# [PROMPT]
From the first line to the last, print the data exactly as it appears.

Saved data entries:
################

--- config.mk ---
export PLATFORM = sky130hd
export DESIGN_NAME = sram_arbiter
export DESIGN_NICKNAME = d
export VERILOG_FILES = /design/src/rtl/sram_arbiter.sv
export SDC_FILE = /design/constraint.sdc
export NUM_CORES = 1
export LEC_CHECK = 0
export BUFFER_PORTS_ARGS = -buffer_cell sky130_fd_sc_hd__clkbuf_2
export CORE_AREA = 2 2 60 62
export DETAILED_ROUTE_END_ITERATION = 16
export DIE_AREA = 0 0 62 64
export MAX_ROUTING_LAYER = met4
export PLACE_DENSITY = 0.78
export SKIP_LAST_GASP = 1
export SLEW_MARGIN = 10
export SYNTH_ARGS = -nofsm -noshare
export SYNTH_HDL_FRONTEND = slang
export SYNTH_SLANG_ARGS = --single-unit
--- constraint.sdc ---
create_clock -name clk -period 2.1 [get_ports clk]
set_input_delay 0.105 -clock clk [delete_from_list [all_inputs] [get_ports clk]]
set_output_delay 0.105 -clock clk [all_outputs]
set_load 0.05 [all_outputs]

################

# [ANSWER BOX]
--- config.mk ---
export PLATFORM = sky130hd
export DESIGN_NAME = sram_arbiter
export DESIGN_NICKNAME = d
export VERILOG_FILES = /design/src/rtl/sram_arbiter.sv
export SDC_FILE = /design/constraint.sdc
export NUM_CORES = 1
export LEC_CHECK = 0
export BUFFER_PORTS_ARGS = -buffer_cell sky130_fd_sc_hd__clkbuf_2
export CORE_AREA = 2 2 60 62
export DETAILED_ROUTE_END_ITERATION = 16
export DIE_AREA = 0 0 62 64
export MAX_ROUTING_LAYER = met4
export PLACE_DENSITY = 0.78
export SKIP_LAST_GASP = 1
export SLEW_MARGIN = 10
export SYNTH_ARGS = -nofsm -noshare
export SYNTH_HDL_FRONTEND = slang
export SYNTH_SLANG_ARGS = --single-unit
--- constraint.sdc ---
create_clock -name clk -period 2.1 [get_ports clk]
set_input_delay 0.105 -clock clk [delete_from_list [all_inputs] [get_ports clk]]
set_output_delay 0.105 -clock clk [all_outputs]
set_load 0.05 [all_outputs]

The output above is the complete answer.